Data from one or more data sources is ingested into the stream buffering layer by IoT Hub, Event Hubs, or Kafka on HDInsight. Next, the data is processed in the stream processing layer that can optionally hand off the processed data to a machine learning service for predictive analytics. The processed data is stored in an analytical data store, such as HBase, Azure Cosmos DB, Azure Data Lake, or Blob Storage. An analytics and reporting application or service, like Power BI or OpenTSDB (if stored in HBase) can be used to display the time series data for analysis.

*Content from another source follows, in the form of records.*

This is an optimization exercise on Yosys and OpenROAD, whose aim is small area and a short achievable clock period, not a production implementation. RTL that was checked went through simulation tests only; none was proved equivalent to the original. For run 5, only the layout was checked, not whether the RTL still works. Power and IR drop assume default switching activity.

===== flow/config.mk =====
export PLATFORM = sky130hd
export DESIGN_NAME = rec_calc
export DESIGN_NICKNAME = rec_calc
export VERILOG_FILES = /design/flow/design.v
export SDC_FILE = /design/flow/constraint.sdc
export NUM_CORES = 4
export LEC_CHECK = 0
export ABC_AREA = 1
export CAP_MARGIN = 20
export CORE_MARGIN = 2
export CORE_UTILIZATION = 40
export SLEW_MARGIN = 20

===== flow/constraint.sdc =====
create_clock -name core_clock -period 33.0 [get_ports {clk}]
set_input_delay 6.6000 -clock core_clock [delete_from_list [all_inputs] [get_ports {clk}]]
set_output_delay 6.6000 -clock core_clock [all_outputs]
set_load 0.01 [all_outputs]

===== flow/design.v =====
module rec_calc(
    input [16:0] valA,
    input [3:0] op,
    input clk,
    input reset,
    output [16:0] result
);
    logic [16:0] valB;
    logic [16:0] out;
    logic [16:0] quot;
    logic [16:0] x;
    logic [16:0] nxt;
    logic [18:0] m [1:3];
    logic isdiv, ismul, issub, inv;
    assign isdiv = (op == 4'd3);
    assign ismul = (op == 4'd2);
    assign issub = (op == 4'd1);
    assign inv = isdiv | issub;
    assign m[1] = {2'b0, valB};
    assign m[2] = {1'b0, valB, 1'b0};
    assign m[3] = {2'b0, valB} + {1'b0, valB, 1'b0};
    always_comb begin
        x = ismul ? 17'd0 : valA;
        quot = 17'd0;
        if (isdiv) quot[16] = (valB[16:1] == 16'd0) & (x[16] >= valB[0]);
        else quot[16] = ismul & valA[16];
        if (quot[16]) x[16] = x[16] ^ valB[0];
        for (int j = 7; j >= 0; j--) begin
            logic [17:0] t [1:3];
            logic g [1:3];
            logic [3:0] s;
            logic [16:0] mk;
            for (int k = 1; k <= 3; k++) begin
                mk = m[k][16:0] & ((17'h1 << (17 - 2*j)) - 17'h1);
                t[k] = {1'b0, x >> (2*j)} + {1'b0, inv ? ~mk & ((17'h1 << (17 - 2*j)) - 17'h1) : mk} + inv;
                g[k] = ((m[k] >> (17 - 2*j)) == 19'd0) & t[k][17 - 2*j];
            end
            if (isdiv) begin
                s[3] = g[3];
                s[2] = g[2] & ~g[3];
                s[1] = g[1] & ~g[2];
            end else if (ismul) begin
                s[3] = valA[2*j+1] & valA[2*j];
                s[2] = valA[2*j+1] & ~valA[2*j];
                s[1] = ~valA[2*j+1] & valA[2*j];
            end else begin
                s[3] = 1'b0;
                s[2] = 1'b0;
                s[1] = (j == 0);
            end
            quot[2*j+1] = s[3] | s[2];
            quot[2*j] = s[3] | s[1];
            for (int k = 1; k <= 3; k++)
                if (s[k]) x = (x & ((17'h1 << (2*j)) - 17'h1)) | (t[k][16:0] << (2*j));
        end
    end
    assign nxt = isdiv ? quot : x;
    always @(posedge clk) begin
        if (reset) begin
            valB <= 'b0;
            out <= 'b0;
        end else begin
            valB <= out;
            out <= nxt;
        end
    end
    assign result = out;
endmodule

===== flow/run.sh =====
#!/bin/bash
# synth_recipe.tcl (not shown) runs the flow's synth.tcl, then flattens the netlist and writes it again
# the make line also repeats each setting of config.mk as NAME=value (left out here)
make -C /OpenROAD-flow-scripts/flow DESIGN_CONFIG=/design/flow/config.mk WORK_HOME=/design/flow/orfs CLKGATE_MAP_FILE= SYNTH_SCRIPT=/design/flow/synth_recipe.tcl finish
What follows belongs to an exercise in optimizing a design on an open flow for small area, a short achievable clock period and few clock cycles; a production flow would make more cautious choices. Function was checked by simulation only, so behaviour that the tests miss may differ from the original. The clock port is modelled as an ideal driver, which makes a skipped or thinned clock tree look cheaper than it is; a real chip needs a root buffer or a tree. Power and IR drop assume default switching activity.

Setup of the baseline:
// LZ77_Encoder
module LZ77_Encoder(clk,reset,chardata,valid,encode,finish,offset,match_len,char_nxt);
Settings: LEC_CHECK=0, CAP_MARGIN=20, CORE_MARGIN=2, CORE_UTILIZATION=70, PLACE_DENSITY=0.75, SLEW_MARGIN=20; clock period 10.0 ns.
standard.sh (not shown) runs the stock make flow with config.mk's settings and CLKGATE_MAP_FILE= SYNTH_SCRIPT=/design/flow/synth_recipe.tcl, a recipe that flattens the netlist after the stock synthesis.
==> flow/flow/run.sh <==
#!/bin/bash
# Own layout flow: the standard flow (standard.sh), with
#  - synthesis by flow/synth.tcl: the standard synthesis script, but ABC
#    maps the logic with an area-oriented script (flow/abc_area.script),
#  - port buffers of buf_2 instead of the default clkdlybuf4s50_1,
#  - a larger setup target for ORFS's timing repair,
#  - a one-level clock tree (flow/cts.tcl) in place of TritonCTS.
# Each step's full output goes to a log file of its own in this folder.
set -euo pipefail
export FLOW_DIR_OWN=$PWD/flow
export OWN_ABC_SCRIPT=$PWD/flow/abc_area.script
export MCT_COLS=${MCT_COLS:-2}
export MCT_ROWS=${MCT_ROWS:-2}
VARS=("SYNTH_SCRIPT=$PWD/flow/synth.tcl" "BUFFER_PORTS_ARGS=-buffer_cell sky130_fd_sc_hd__buf_2" "SETUP_SLACK_MARGIN=7.4")
bash standard.sh "${VARS[@]}" place > flow_place.log 2>&1
bash standard.sh "${VARS[@]}" run RUN_SCRIPT=$PWD/flow/cts.tcl RUN_LOG_NAME_STEM=4_1_cts > flow_cts.log 2>&1
bash standard.sh "${VARS[@]}" finish > flow_finish.log 2>&1
Other scripts of this flow, unchanged in this note and not shown: flow/flow/abc_area.script, flow/flow/clkbuf.tcl, flow/flow/cts.tcl, flow/flow/synth.tcl
The baseline closes out successfully: all stages finished, all timing, DRC and antenna checks passed.
Testbench counts of the baseline, summed over its fixed seeds: cycles 12,332.
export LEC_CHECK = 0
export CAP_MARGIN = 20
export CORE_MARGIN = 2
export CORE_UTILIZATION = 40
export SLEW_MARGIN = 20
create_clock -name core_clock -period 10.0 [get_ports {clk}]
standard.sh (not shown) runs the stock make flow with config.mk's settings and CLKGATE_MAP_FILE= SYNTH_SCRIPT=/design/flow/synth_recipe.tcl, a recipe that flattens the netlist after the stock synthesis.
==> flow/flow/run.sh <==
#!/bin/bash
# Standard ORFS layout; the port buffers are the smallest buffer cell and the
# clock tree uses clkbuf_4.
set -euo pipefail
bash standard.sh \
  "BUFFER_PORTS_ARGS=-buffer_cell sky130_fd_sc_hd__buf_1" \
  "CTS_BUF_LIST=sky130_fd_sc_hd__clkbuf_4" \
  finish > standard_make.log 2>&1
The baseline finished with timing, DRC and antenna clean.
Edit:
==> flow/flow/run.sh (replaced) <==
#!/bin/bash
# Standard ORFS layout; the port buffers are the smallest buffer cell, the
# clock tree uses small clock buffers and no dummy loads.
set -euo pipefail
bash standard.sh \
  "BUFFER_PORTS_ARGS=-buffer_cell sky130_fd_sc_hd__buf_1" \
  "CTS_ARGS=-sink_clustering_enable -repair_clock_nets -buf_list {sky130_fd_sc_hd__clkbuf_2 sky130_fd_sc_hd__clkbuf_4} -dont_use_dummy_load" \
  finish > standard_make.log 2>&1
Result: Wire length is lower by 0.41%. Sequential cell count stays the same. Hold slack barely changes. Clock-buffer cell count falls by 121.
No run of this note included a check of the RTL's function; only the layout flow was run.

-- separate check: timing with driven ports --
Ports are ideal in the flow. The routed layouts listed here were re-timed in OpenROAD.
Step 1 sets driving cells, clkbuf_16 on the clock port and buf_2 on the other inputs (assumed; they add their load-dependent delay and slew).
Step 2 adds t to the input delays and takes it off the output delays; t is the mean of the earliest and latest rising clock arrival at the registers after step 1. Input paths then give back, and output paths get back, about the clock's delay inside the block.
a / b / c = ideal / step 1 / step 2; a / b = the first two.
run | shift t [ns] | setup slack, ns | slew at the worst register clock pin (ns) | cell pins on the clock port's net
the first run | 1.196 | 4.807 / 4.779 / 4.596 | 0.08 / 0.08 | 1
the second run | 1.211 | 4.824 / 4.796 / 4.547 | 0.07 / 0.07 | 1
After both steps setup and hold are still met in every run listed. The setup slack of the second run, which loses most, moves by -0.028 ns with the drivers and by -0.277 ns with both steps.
This design comes from an exercise in tuning for small area and a short achievable clock period on the open sky130 flow, not from production work. In this exercise RTL edits were held to simulation tests only and were not proved equivalent to the original. No activity file was given, so power comes from the tool's default toggle rates.

==> flow/design.v <==
module SCPU(clk, rst_n, in_valid, instruction, MEM_out, busy, out_valid, out0, out1, out2, out3, out4, out5, out6, out7, out8, out9, out10, out11, out12, out13, out14, out15, WEN, ADDR, MEM_in);
input clk, rst_n, in_valid;
input [18:0] instruction;
input [15:0] MEM_out;
output busy, out_valid, WEN;
output [12:0] ADDR;
output [15:0] MEM_in;
output reg [15:0] out0, out1, out2, out3, out4, out5, out6, out7, out8, out9, out10, out11, out12, out13, out14, out15;
assign busy = 1'b0;
wire [15:0] rdA, rdB;
wire [3:0] s0_n, s10_n, s11_n;
wire c4_n, c80_n, c81_n;
wire [4:0] ahp1_n;
scpu_s1 u_s1(.r({out15, out14, out13, out12, out11, out10, out9, out8, out7, out6, out5, out4, out3, out2, out1, out0}), .ins(instruction), .rda(rdA), .rdb(rdB), .s0(s0_n), .c4(c4_n), .s10(s10_n), .c80(c80_n), .s11(s11_n), .c81(c81_n), .ahp1(ahp1_n));
reg v1, wen_r;
reg [2:0] op1;
reg [11:0] f1;
reg [15:0] A, B;
reg [3:0] s0_r, s10_r, s11_r;
reg c4_r, c80_r, c81_r;
reg [4:0] ahp1_r;
always @(posedge clk or negedge rst_n)
  if (!rst_n) begin v1 <= 1'b0; wen_r <= 1'b1; end
  else begin v1 <= in_valid; wen_r <= ~(in_valid & (instruction[18:16] == 3'd5)); end
always @(posedge clk) begin
  op1 <= instruction[18:16];
  f1 <= instruction[11:0];
  A <= rdA;
  B <= rdB;
  s0_r <= s0_n; s10_r <= s10_n; s11_r <= s11_n;
  c4_r <= c4_n; c80_r <= c80_n; c81_r <= c81_n;
  ahp1_r <= ahp1_n;
end
assign WEN = wen_r;
wire c8 = c80_r | (c4_r & c81_r);
assign ADDR = {c8 ? ahp1_r : A[12:8], c4_r ? s11_r : s10_r, s0_r};
assign MEM_in = B;
wire [86:0] mrow;
wire [15:0] r1_n;
wire r2b_n;
scpu_s2 u_s2(.a(A), .b(B), .op(op1), .f(f1[7:0]), .m(mrow), .r1(r1_n), .r2b(r2b_n));
reg v2, we1, we2, ld2, mul2, ov, r2b_r;
reg [3:0] d1, d2;
reg [15:0] r1_r;
reg q0_0, q0_1, q1_0, q2_0, q2_1, q2_2, q3_0, q3_1, q4_0, q4_1, q4_2, q5_0, q5_1, q5_2, q6_0, q6_1, q6_2, q7_0, q7_1, q7_2, q8_0, q8_1, q8_2, q9_0, q9_1, q9_2, q10_0, q10_1, q10_2, q11_0, q11_1, q11_2, q12_0, q12_1, q12_2, q13_0, q13_1, q13_2, q14_0, q14_1, q14_2, q15_0, q15_1, q15_2, q16_0, q16_1, q16_2, q17_0, q17_1, q17_2, q18_0, q18_1, q18_2, q19_0, q19_1, q19_2, q20_0, q20_1, q20_2, q21_0, q21_1, q21_2, q22_0, q22_1, q22_2, q23_0, q23_1, q23_2, q24_0, q24_1, q24_2, q25_0, q25_1, q25_2, q26_0, q26_1, q26_2, q27_0, q27_1, q27_2, q28_0, q28_1, q28_2, q29_0, q29_1, q30_0, q31_0;
always @(posedge clk or negedge rst_n)
  if (!rst_n) begin v2 <= 1'b0; we1 <= 1'b0; we2 <= 1'b0; end
  else begin
    v2 <= v1;
    we1 <= v1 & (op1 != 3'd5);
    we2 <= v1 & ((op1 == 3'd1) | (op1 == 3'd2) | (op1 == 3'd7));
  end
always @(posedge clk) begin
  ld2 <= (op1 == 3'd6);
  mul2 <= (op1 == 3'd1);
  d1 <= ((op1 == 3'd3) | (op1 == 3'd4) | (op1 == 3'd6)) ? f1[11:8] : f1[7:4];
  d2 <= f1[3:0];
  r1_r <= r1_n;
  r2b_r <= r2b_n;
  q0_0 <= mrow[0];
  q0_1 <= mrow[1];
  q1_0 <= mrow[2];
  q2_0 <= mrow[3];
  q2_1 <= mrow[4];
  q2_2 <= mrow[5];
  q3_0 <= mrow[6];
  q3_1 <= mrow[7];
  q4_0 <= mrow[8];
  q4_1 <= mrow[9];
  q4_2 <= mrow[10];
  q5_0 <= mrow[11];
  q5_1 <= mrow[12];
  q5_2 <= mrow[13];
  q6_0 <= mrow[14];
  q6_1 <= mrow[15];
  q6_2 <= mrow[16];
  q7_0 <= mrow[17];
  q7_1 <= mrow[18];
  q7_2 <= mrow[19];
  q8_0 <= mrow[20];
  q8_1 <= mrow[21];
  q8_2 <= mrow[22];
  q9_0 <= mrow[23];
  q9_1 <= mrow[24];
  q9_2 <= mrow[25];
  q10_0 <= mrow[26];
  q10_1 <= mrow[27];
  q10_2 <= mrow[28];
  q11_0 <= mrow[29];
  q11_1 <= mrow[30];
  q11_2 <= mrow[31];
  q12_0 <= mrow[32];
  q12_1 <= mrow[33];
  q12_2 <= mrow[34];
  q13_0 <= mrow[35];
  q13_1 <= mrow[36];
  q13_2 <= mrow[37];
  q14_0 <= mrow[38];
  q14_1 <= mrow[39];
  q14_2 <= mrow[40];
  q15_0 <= mrow[41];
  q15_1 <= mrow[42];
  q15_2 <= mrow[43];
  q16_0 <= mrow[44];
  q16_1 <= mrow[45];
  q16_2 <= mrow[46];
  q17_0 <= mrow[47];
  q17_1 <= mrow[48];
  q17_2 <= mrow[49];
  q18_0 <= mrow[50];
  q18_1 <= mrow[51];
  q18_2 <= mrow[52];
  q19_0 <= mrow[53];
  q19_1 <= mrow[54];
  q19_2 <= mrow[55];
  q20_0 <= mrow[56];
  q20_1 <= mrow[57];
  q20_2 <= mrow[58];
  q21_0 <= mrow[59];
  q21_1 <= mrow[60];
  q21_2 <= mrow[61];
  q22_0 <= mrow[62];
  q22_1 <= mrow[63];
  q22_2 <= mrow[64];
  q23_0 <= mrow[65];
  q23_1 <= mrow[66];
  q23_2 <= mrow[67];
  q24_0 <= mrow[68];
  q24_1 <= mrow[69];
  q24_2 <= mrow[70];
  q25_0 <= mrow[71];
  q25_1 <= mrow[72];
  q25_2 <= mrow[73];
  q26_0 <= mrow[74];
  q26_1 <= mrow[75];
  q26_2 <= mrow[76];
  q27_0 <= mrow[77];
  q27_1 <= mrow[78];
  q27_2 <= mrow[79];
  q28_0 <= mrow[80];
  q28_1 <= mrow[81];
  q28_2 <= mrow[82];
  q29_0 <= mrow[83];
  q29_1 <= mrow[84];
  q30_0 <= mrow[85];
  q31_0 <= mrow[86];
end
wire [255:0] nrf;
scpu_s3 u_s3(.q({q31_0, q30_0, q29_1, q29_0, q28_2, q28_1, q28_0, q27_2, q27_1, q27_0, q26_2, q26_1, q26_0, q25_2, q25_1, q25_0, q24_2, q24_1, q24_0, q23_2, q23_1, q23_0, q22_2, q22_1, q22_0, q21_2, q21_1, q21_0, q20_2, q20_1, q20_0, q19_2, q19_1, q19_0, q18_2, q18_1, q18_0, q17_2, q17_1, q17_0, q16_2, q16_1, q16_0, q15_2, q15_1, q15_0, q14_2, q14_1, q14_0, q13_2, q13_1, q13_0, q12_2, q12_1, q12_0, q11_2, q11_1, q11_0, q10_2, q10_1, q10_0, q9_2, q9_1, q9_0, q8_2, q8_1, q8_0, q7_2, q7_1, q7_0, q6_2, q6_1, q6_0, q5_2, q5_1, q5_0, q4_2, q4_1, q4_0, q3_1, q3_0, q2_2, q2_1, q2_0, q1_0, q0_1, q0_0}), .r1(r1_r), .r2b(r2b_r), .mul(mul2), .ld(ld2), .we1(we1), .we2(we2), .d1(d1), .d2(d2), .mo(MEM_out), .r({out15, out14, out13, out12, out11, out10, out9, out8, out7, out6, out5, out4, out3, out2, out1, out0}), .nr(nrf));
assign out_valid = ov;
always @(posedge clk or negedge rst_n)
  if (!rst_n) begin
    ov <= 1'b0;
    out0 <= 16'd0;
    out1 <= 16'd0;
    out2 <= 16'd0;
    out3 <= 16'd0;
    out4 <= 16'd0;
    out5 <= 16'd0;
    out6 <= 16'd0;
    out7 <= 16'd0;
    out8 <= 16'd0;
    out9 <= 16'd0;
    out10 <= 16'd0;
    out11 <= 16'd0;
    out12 <= 16'd0;
    out13 <= 16'd0;
    out14 <= 16'd0;
    out15 <= 16'd0;
  end else begin
    ov <= v2;
    out0 <= nrf[15:0];
    out1 <= nrf[31:16];
    out2 <= nrf[47:32];
    out3 <= nrf[63:48];
    out4 <= nrf[79:64];
    out5 <= nrf[95:80];
    out6 <= nrf[111:96];
    out7 <= nrf[127:112];
    out8 <= nrf[143:128];
    out9 <= nrf[159:144];
    out10 <= nrf[175:160];
    out11 <= nrf[191:176];
    out12 <= nrf[207:192];
    out13 <= nrf[223:208];
    out14 <= nrf[239:224];
    out15 <= nrf[255:240];
  end
endmodule
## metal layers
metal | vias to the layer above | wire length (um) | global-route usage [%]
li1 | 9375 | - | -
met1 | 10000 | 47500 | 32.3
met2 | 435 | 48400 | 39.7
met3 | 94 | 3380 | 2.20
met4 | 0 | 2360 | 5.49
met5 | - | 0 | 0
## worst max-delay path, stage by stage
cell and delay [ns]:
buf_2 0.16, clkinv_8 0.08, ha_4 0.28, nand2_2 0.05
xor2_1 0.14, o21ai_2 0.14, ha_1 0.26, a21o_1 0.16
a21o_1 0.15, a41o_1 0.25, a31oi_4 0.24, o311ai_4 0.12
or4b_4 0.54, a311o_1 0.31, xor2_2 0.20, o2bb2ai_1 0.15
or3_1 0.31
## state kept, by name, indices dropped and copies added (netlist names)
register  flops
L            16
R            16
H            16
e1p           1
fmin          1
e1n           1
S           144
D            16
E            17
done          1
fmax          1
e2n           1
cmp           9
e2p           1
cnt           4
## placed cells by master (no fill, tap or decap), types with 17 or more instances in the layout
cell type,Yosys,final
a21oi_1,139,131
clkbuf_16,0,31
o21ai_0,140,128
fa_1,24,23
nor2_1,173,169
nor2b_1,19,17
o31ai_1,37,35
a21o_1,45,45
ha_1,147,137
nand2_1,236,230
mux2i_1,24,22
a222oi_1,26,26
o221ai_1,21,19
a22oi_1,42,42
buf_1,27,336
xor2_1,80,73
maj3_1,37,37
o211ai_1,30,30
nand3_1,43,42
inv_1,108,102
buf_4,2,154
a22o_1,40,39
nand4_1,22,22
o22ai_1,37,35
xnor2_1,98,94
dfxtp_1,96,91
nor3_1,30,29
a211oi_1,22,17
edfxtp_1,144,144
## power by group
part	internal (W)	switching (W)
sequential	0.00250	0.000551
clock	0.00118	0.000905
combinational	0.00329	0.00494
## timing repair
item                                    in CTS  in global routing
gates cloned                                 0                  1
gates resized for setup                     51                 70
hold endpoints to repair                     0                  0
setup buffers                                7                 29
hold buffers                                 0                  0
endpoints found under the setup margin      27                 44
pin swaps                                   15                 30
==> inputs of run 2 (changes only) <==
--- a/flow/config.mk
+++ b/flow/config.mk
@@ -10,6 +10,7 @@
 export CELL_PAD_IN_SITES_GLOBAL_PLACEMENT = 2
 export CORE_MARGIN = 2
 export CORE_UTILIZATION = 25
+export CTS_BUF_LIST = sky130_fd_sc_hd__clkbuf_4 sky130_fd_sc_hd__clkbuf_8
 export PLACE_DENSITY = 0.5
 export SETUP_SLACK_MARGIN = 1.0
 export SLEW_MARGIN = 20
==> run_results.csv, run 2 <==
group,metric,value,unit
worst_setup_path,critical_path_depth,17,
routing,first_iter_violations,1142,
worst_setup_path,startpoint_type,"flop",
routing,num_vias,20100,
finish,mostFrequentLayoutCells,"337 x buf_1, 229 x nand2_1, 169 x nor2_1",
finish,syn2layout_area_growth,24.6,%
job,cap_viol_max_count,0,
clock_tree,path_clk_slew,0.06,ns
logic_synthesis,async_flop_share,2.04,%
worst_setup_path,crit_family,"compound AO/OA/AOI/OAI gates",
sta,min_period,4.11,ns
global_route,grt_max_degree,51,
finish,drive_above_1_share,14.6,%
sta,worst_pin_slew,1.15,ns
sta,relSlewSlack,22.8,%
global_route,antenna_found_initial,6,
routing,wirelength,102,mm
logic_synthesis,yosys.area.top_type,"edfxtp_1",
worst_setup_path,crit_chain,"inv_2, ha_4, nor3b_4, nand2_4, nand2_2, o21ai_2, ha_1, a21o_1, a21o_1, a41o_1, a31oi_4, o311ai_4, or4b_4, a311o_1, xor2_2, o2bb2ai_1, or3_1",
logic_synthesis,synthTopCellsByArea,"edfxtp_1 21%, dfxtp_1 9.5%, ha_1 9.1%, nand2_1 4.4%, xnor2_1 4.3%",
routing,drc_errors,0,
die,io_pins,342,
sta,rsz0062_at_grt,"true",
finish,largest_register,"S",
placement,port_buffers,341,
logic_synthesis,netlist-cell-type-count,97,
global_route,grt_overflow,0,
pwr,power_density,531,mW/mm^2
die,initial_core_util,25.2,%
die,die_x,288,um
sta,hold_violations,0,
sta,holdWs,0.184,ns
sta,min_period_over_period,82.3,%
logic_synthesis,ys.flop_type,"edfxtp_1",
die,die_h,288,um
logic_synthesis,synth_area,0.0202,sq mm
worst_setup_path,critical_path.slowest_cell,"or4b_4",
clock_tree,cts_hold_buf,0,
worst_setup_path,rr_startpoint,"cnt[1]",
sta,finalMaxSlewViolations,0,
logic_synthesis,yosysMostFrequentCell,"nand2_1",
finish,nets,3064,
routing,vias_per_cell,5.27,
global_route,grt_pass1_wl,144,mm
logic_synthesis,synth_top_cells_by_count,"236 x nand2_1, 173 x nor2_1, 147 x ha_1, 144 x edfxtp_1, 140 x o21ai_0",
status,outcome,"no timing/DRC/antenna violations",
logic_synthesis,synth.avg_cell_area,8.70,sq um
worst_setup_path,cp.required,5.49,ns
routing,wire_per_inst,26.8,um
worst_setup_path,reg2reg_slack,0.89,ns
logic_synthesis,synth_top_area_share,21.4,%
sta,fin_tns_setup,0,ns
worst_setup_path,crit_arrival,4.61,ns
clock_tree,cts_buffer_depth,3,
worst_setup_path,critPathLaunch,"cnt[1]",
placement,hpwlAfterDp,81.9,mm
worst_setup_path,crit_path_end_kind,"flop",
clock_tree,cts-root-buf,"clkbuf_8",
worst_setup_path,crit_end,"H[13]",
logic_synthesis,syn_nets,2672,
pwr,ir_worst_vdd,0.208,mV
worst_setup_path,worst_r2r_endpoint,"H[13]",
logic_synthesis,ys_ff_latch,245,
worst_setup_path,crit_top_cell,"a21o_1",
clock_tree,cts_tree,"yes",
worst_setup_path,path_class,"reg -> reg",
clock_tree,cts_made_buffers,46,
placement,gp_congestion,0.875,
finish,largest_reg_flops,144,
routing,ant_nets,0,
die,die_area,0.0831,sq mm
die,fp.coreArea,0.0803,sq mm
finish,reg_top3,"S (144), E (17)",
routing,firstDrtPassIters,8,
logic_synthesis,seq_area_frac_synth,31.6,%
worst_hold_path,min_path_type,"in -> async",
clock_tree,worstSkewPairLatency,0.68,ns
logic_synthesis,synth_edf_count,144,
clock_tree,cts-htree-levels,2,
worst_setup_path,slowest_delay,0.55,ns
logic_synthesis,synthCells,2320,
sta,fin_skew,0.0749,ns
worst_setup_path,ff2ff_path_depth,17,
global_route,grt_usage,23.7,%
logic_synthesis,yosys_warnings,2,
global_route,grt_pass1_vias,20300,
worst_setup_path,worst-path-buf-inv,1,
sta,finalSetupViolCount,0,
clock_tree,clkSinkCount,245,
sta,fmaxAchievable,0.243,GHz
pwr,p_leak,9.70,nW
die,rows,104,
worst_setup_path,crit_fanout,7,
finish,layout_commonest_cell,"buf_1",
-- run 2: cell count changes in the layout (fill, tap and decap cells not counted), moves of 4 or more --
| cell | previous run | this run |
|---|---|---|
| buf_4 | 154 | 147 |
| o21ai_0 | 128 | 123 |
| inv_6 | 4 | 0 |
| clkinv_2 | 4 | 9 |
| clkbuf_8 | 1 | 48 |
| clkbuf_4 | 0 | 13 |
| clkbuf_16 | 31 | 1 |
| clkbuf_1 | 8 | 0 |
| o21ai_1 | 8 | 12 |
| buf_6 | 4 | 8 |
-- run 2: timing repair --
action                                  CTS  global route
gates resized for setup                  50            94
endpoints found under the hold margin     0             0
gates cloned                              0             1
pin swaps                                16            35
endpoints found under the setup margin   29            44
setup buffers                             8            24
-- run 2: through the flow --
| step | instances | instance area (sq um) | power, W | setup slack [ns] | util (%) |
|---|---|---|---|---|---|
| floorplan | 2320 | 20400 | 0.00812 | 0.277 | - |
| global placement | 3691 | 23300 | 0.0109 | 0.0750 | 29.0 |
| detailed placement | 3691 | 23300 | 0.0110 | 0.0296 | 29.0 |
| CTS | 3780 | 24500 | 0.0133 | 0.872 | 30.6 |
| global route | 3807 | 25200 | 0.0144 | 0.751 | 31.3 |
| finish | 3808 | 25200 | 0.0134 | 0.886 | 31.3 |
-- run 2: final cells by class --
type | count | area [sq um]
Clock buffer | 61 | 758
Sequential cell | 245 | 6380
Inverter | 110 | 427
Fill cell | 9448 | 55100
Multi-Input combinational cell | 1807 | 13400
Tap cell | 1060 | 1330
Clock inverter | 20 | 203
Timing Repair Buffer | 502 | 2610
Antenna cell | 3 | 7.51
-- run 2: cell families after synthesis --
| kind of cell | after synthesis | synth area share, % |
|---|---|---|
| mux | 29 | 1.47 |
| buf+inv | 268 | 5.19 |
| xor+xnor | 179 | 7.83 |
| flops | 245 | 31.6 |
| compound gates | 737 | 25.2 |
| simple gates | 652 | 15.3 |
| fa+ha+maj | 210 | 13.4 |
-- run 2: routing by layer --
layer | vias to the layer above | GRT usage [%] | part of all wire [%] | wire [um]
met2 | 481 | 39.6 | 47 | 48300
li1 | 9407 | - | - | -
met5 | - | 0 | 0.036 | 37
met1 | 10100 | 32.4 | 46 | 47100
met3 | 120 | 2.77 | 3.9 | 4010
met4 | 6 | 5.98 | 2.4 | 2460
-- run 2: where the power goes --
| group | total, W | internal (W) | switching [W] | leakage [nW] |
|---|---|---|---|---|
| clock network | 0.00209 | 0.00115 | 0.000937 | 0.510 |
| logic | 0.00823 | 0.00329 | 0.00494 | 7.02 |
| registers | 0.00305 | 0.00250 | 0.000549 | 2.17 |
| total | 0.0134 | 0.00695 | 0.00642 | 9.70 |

Another option is to use Azure Time Series Insights. Time Series Insights is a fully managed service for time series data. In this architecture, Time Series Insights performs the roles of stream processing, data store, and analytics and reporting. It accepts streaming data from either IoT Hub or Event Hubs and stores, processes, analyzes, and displays the data in near real time. It does not pre-aggregate the data, but stores the raw events.
Time Series Insights is schema adaptive, which means that you do not have to do any data preparation to start deriving insights. This enables you to explore, compare, and correlate a variety of data sources seamlessly. It also provides SQL-like filters and aggregates, ability to construct, visualize, compare, and overlay various time series patterns, heat maps, and the ability to save and share queries.